Tesla’s prices may hurt, but not as badly as depreciation.
When we go to buy a new car, most of us are fixated on what it will cost to drive it off the lot. If that car is a Tesla, it’s obviously not cheap. A brand new Tesla Model S Performance with Ludicrous Mode will set you back a whopping $119,000 before tax credits. But what will that six-figure investment be worth in five years’ time? You may be surprised (and not in a good way).
Let’s look at someone who owns a Tesla, Alex Chalekian. He is the owner of Lake Avenue, a financial firm based in Pasadena, California, and he owns a 2013 Model S. As you do from time to time, he poked around to see what his car was worth should he decide to trade it in. He bought his base model, 60 kWh Model S in 2013 for $79,770.
Five years on, with 82,699 miles on the clock, Tesla offered him just $16,100 for his car. Even if math isn’t your strong suit, that looks like a huge loss. And it is — that represents a whopping $63,670 gone in the time he’s owned the car.
And that’s just in depreciation. That’s before you factor in charging costs, tires and other maintenance costs related to keeping the Tesla Model S in good working order. Chalekian points out that a similarly aged Mercedes-Benz S-Class has a trade-in value over $20,000. That’s terrible as well, but it doesn’t hurt as badly as the Tesla Model S.
What about a fully-loaded Model S?
After seeing that, I decided to poke around on my own and see what a top Model S would be worth five years on. I went to Kelley Blue book and NADA guides to see what the damage was. Bear in mind, a fully optioned out 2014 Tesla Model S P85D cost around $130,000 new.

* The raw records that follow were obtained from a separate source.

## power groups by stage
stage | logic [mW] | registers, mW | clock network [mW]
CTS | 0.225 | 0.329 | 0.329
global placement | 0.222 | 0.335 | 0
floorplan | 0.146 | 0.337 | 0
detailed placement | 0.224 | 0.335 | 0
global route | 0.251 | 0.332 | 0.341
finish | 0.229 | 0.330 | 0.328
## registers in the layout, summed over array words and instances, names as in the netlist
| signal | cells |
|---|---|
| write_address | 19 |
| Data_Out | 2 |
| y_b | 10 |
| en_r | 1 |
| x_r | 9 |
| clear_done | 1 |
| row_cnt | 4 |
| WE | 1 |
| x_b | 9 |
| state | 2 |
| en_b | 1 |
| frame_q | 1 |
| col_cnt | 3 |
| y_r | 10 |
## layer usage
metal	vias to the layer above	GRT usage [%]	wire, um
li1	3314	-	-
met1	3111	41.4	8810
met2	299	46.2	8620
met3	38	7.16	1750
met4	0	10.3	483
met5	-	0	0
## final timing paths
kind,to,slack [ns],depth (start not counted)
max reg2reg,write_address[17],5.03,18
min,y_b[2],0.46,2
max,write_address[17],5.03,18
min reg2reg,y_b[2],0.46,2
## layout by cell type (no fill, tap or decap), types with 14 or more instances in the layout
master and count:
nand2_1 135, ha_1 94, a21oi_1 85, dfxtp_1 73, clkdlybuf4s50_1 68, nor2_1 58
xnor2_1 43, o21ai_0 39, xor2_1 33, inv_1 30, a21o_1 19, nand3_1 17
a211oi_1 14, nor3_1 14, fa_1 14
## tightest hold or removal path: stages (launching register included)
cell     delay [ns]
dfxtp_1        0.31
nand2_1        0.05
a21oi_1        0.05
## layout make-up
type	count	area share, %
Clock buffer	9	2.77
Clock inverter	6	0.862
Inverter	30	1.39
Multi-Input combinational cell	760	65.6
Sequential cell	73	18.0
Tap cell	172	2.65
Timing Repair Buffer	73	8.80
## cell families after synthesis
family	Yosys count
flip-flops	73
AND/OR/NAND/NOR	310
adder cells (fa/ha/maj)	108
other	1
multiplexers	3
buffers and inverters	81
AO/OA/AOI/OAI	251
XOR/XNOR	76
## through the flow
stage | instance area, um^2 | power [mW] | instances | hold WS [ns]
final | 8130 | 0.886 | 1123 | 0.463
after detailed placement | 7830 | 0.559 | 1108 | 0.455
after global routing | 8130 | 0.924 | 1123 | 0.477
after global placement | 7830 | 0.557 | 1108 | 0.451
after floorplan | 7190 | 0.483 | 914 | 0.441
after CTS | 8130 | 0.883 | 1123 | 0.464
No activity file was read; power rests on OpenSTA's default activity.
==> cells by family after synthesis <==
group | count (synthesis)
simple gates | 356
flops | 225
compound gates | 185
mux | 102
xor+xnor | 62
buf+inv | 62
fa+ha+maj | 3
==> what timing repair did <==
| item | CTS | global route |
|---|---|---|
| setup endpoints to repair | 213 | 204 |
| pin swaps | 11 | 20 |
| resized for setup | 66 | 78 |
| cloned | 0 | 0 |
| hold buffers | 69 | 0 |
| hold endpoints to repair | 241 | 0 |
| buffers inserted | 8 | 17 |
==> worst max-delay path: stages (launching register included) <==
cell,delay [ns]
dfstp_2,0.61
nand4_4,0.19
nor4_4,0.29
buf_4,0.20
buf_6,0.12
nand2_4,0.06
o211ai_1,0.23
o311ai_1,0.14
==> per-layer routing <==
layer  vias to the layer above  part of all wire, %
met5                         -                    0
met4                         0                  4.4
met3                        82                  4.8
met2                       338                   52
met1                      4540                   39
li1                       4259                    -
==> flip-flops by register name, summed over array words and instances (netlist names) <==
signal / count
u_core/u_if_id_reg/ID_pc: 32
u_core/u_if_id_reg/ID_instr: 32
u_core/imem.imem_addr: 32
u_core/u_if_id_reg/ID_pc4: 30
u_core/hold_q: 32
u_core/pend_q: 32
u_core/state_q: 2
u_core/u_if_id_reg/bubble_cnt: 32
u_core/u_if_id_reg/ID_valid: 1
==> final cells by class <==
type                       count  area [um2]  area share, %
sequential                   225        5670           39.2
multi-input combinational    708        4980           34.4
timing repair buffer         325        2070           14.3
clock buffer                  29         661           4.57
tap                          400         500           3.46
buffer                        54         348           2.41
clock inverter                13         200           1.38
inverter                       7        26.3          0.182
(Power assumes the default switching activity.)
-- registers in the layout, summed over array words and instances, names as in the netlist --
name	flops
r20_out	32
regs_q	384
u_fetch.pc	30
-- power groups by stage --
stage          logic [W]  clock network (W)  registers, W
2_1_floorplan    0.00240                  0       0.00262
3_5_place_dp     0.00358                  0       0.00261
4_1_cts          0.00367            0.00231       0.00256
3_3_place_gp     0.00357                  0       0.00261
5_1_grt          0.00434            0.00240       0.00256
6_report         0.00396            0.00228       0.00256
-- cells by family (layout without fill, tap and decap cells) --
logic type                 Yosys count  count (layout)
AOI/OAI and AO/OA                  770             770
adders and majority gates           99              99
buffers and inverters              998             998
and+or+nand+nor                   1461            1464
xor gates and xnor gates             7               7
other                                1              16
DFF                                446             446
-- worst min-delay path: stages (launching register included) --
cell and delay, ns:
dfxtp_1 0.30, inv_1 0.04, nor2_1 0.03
<file path="config.mk">
export PLATFORM = sky130hd
export DESIGN_NAME = div_32_seq
export DESIGN_NICKNAME = d
export VERILOG_FILES = /design/src/rtl/div_32_seq.sv
export SDC_FILE = /design/constraint.sdc
export NUM_CORES = 1
export LEC_CHECK = 0
export BUFFER_PORTS_ARGS = -buffer_cell sky130_fd_sc_hd__buf_4
export CAP_MARGIN = 30
export CORE_AREA = 4 4 157 174
export DETAILED_ROUTE_END_ITERATION = 8
export DIE_AREA = 0 0 161 178
export GPL_TIMING_DRIVEN = 0
export SYNTH_ARGS = -nofsm -noshare
export SYNTH_HDL_FRONTEND = slang
export SYNTH_SLANG_ARGS = --single-unit
export TNS_END_PERCENT = 50
</file>
<file path="constraint.sdc">
create_clock -name clock -period 3.97 [get_ports clock]
set_input_delay 0.397 -clock clock [delete_from_list [all_inputs] [get_ports clock]]
set_output_delay 0.397 -clock clock [all_outputs]
set_load 0.02 [all_outputs]
</file>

So, let’s say I drive an average amount of distance with my Tesla each year — about 12,000 miles. With 60,000 miles on the clock and keeping my car meticulously maintained, both sites offered up a similar trade-in estimate for the car. Kelley Blue Book estimated the car is worth between $37,720 and $44,412. NADA, on the other hand, estimated $37,050 for a “clean trade-in”.
There’s no easy way to put this: That’s 100 grand completely gone. Poof. And that’s $100,000 in depreciation alone — again, that does not factor in maintenance, charging costs, registration or anything beyond mileage and general condition. My Tesla has lost almost three-quarters of its value in just five years.
Other things to consider
Now, I’m not saying don’t buy a Tesla Model S. They are good looking cars, they have an impressive range of technology, and they are stupidly quick. Plus, you can say you made the environmentally conscious leap to an electric car, and laugh in the face of us oil burners as we continue to curse the rising gas prices facing us with Memorial Day right around the corner.

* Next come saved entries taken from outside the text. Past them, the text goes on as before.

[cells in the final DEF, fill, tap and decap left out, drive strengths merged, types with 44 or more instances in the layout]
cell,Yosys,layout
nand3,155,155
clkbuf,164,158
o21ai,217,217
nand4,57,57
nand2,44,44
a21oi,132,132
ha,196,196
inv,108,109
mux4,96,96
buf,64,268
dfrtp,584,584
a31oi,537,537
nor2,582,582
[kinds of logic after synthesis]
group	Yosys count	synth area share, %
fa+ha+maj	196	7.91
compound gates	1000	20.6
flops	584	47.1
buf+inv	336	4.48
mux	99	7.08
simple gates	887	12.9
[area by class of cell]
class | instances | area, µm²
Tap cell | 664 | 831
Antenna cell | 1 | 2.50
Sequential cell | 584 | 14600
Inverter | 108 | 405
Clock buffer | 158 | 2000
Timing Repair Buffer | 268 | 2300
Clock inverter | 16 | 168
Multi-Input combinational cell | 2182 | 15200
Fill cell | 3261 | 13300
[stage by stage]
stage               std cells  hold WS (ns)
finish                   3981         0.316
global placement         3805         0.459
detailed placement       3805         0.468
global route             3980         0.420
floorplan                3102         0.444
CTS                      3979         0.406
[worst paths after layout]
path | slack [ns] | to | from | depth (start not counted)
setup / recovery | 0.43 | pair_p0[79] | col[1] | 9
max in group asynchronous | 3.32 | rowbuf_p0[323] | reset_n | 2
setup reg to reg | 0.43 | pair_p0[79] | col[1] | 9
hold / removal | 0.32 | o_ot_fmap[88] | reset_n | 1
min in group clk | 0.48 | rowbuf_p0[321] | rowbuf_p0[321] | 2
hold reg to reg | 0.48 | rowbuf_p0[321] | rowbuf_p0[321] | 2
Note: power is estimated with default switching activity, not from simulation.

It’s worth taking into consideration, however, whether you’re prepared to lose $20,000 a year in depreciation. That amounts to $60 gone every day. There are a few good reasons for that. It’s an electric car, which currently lose value at a much faster rate than conventional models. The Tesla Model S is also a luxury car, which also hurts its value over the years. Being both an electric car and a luxury car just makes the depreciation that much worse, it appears.
Then there’s the flip side: You could always buy one of these used. In fact, it’s worth looking into doing that with any car, as long as you aren’t bothered about having the latest and greatest.